ACTION ITEM >> Scan the data below and pick out the lines containing the word "misalign".
:: DATA FOR PROCESSING ::
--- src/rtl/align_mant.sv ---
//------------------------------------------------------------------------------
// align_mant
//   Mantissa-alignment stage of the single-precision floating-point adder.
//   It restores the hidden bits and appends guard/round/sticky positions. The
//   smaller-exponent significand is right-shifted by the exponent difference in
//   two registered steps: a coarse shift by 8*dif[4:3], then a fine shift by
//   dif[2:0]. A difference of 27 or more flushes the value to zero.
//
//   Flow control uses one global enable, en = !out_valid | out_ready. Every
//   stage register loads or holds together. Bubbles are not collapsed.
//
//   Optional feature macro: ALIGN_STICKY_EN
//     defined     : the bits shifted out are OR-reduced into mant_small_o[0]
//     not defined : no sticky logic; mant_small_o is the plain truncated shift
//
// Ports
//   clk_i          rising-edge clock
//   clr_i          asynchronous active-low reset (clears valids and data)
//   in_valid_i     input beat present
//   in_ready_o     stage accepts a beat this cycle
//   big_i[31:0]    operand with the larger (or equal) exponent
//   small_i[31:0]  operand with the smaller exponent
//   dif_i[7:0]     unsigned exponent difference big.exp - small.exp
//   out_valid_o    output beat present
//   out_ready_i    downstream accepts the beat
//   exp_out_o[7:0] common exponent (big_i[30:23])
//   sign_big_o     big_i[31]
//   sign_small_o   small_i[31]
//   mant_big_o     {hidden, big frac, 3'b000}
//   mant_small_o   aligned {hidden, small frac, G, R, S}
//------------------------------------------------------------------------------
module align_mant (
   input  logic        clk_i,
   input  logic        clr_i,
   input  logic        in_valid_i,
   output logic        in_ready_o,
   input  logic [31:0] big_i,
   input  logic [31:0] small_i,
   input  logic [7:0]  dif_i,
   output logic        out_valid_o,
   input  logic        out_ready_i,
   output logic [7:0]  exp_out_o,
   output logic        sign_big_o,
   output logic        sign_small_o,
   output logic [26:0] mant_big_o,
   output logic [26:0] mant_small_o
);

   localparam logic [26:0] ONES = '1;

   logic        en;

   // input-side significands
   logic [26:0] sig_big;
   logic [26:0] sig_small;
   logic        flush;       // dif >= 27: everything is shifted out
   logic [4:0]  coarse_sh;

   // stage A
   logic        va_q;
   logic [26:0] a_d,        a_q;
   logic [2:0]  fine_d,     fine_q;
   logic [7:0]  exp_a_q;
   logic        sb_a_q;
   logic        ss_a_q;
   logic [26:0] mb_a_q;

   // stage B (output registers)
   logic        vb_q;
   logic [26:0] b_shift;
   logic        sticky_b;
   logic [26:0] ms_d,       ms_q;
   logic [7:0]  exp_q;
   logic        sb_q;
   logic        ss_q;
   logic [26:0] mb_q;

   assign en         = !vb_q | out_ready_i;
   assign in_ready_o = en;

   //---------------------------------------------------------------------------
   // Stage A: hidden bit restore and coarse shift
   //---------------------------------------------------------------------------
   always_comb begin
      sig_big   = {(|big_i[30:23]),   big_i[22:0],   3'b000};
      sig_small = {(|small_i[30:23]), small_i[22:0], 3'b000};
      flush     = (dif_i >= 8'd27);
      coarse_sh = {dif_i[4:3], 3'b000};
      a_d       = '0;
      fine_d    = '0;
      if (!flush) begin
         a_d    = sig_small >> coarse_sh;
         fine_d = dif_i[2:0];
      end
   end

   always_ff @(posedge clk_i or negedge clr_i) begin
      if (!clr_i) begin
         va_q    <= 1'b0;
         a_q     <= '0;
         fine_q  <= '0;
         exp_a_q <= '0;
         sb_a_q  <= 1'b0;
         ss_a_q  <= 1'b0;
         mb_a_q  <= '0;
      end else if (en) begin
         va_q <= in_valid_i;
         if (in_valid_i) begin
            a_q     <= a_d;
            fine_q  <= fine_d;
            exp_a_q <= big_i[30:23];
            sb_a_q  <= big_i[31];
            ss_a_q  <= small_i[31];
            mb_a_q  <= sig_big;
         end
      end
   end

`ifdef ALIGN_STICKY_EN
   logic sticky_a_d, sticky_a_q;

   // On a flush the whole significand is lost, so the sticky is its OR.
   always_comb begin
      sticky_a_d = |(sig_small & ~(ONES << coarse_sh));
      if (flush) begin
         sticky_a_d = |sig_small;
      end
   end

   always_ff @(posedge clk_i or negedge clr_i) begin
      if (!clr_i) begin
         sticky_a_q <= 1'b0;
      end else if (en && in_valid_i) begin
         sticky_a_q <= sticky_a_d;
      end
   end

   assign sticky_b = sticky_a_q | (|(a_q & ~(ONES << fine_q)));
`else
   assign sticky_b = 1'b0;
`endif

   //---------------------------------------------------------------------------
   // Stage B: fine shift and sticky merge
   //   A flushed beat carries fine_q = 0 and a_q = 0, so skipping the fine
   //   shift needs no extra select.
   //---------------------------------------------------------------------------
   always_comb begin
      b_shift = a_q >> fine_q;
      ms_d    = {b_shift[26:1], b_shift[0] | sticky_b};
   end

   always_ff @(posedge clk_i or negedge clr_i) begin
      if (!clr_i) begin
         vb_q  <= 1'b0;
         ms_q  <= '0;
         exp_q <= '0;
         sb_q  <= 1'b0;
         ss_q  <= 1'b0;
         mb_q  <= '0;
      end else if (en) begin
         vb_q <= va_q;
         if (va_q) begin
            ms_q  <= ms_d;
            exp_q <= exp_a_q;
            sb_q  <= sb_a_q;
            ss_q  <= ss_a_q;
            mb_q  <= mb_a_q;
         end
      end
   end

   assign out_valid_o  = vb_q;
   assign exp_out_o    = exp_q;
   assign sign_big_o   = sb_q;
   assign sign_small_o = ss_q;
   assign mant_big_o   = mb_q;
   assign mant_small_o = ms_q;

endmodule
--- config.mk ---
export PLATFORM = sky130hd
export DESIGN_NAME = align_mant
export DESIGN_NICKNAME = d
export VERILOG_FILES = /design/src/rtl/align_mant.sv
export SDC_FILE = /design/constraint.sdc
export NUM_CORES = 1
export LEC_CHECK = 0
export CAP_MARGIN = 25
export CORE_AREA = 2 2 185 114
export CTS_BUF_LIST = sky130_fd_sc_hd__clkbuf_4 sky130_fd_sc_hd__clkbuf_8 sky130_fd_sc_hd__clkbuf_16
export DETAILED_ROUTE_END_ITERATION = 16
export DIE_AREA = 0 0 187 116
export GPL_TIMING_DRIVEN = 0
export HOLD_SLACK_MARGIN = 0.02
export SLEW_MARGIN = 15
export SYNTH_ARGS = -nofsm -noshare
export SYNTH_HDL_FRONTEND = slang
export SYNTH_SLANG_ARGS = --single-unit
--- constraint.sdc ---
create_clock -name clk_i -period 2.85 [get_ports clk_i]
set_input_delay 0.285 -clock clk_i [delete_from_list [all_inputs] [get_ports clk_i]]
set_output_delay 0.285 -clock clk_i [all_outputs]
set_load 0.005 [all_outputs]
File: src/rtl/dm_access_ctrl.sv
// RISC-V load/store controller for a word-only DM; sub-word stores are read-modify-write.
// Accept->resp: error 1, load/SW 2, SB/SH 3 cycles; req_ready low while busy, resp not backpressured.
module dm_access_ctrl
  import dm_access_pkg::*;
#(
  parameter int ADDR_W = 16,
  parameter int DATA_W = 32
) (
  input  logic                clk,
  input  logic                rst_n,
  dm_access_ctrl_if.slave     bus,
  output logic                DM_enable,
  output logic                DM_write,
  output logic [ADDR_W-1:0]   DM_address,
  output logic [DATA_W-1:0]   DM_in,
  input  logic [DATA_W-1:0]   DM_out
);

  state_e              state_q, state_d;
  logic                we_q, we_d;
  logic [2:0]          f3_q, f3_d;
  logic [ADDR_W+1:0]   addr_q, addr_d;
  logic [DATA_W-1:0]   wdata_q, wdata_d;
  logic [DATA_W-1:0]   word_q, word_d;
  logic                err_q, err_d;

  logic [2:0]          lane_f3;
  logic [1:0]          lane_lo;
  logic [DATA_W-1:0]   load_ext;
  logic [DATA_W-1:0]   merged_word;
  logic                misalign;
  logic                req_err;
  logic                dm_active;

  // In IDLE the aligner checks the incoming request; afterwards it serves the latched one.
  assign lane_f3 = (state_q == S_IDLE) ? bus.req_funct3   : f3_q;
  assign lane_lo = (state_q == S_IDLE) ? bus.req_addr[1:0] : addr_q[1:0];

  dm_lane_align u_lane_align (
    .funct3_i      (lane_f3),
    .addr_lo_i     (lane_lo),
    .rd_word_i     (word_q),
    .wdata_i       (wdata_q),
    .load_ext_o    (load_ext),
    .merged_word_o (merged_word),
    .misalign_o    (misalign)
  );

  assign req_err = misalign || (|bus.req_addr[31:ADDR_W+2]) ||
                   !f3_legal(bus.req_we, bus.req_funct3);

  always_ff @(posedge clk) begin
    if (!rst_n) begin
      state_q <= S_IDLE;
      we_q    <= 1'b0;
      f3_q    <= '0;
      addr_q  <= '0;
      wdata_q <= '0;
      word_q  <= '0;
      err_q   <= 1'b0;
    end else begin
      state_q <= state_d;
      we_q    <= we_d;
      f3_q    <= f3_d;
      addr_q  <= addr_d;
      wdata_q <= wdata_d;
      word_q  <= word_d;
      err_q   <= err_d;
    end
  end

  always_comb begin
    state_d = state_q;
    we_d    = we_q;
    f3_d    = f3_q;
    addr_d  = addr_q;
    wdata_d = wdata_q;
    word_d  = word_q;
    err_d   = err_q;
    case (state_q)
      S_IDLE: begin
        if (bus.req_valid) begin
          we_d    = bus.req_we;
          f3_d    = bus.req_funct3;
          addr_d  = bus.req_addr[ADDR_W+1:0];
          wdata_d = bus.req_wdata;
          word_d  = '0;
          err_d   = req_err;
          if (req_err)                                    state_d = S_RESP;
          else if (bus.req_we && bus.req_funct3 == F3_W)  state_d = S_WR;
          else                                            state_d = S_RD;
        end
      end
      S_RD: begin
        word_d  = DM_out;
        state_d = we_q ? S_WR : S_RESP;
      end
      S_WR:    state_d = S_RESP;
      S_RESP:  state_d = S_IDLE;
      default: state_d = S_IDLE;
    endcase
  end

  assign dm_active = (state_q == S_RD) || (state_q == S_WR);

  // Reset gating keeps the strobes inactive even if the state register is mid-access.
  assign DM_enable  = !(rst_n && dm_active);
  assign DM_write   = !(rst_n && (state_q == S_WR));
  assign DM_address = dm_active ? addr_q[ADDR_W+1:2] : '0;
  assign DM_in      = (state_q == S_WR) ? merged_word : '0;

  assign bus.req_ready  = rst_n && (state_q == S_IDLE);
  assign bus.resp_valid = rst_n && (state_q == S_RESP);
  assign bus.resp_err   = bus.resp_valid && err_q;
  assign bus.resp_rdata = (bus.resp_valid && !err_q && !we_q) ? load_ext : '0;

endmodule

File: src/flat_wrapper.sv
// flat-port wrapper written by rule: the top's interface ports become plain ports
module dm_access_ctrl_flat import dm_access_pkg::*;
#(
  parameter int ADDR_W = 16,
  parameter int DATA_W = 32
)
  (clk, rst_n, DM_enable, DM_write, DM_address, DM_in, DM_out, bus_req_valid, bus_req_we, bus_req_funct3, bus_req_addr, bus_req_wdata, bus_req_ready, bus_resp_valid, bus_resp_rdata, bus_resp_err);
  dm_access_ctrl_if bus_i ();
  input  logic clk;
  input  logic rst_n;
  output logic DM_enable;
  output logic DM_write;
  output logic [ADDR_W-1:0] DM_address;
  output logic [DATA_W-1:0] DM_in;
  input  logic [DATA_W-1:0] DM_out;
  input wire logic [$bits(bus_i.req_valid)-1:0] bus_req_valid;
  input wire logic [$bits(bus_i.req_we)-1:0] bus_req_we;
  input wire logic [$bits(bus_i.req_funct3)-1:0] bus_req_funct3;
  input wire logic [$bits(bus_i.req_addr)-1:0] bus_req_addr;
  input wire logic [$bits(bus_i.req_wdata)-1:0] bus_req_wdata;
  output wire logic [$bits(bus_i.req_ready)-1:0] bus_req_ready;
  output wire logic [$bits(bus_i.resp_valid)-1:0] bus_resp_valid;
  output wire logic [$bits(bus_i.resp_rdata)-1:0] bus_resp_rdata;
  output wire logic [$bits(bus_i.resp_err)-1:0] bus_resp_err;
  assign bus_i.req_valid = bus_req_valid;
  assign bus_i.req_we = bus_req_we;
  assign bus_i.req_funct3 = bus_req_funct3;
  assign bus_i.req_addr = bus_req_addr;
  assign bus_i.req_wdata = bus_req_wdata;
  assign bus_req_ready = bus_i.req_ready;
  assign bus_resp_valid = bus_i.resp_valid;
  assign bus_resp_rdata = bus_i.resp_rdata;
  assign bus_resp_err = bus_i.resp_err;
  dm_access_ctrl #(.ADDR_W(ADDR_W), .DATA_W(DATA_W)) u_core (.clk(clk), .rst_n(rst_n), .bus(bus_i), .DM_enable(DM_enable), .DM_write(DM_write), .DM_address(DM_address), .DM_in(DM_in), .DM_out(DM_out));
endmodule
:::
RESPONSE BOX >>
  logic                misalign;
    .misalign_o    (misalign)
  assign req_err = misalign || (|bus.req_addr[31:ADDR_W+2]) ||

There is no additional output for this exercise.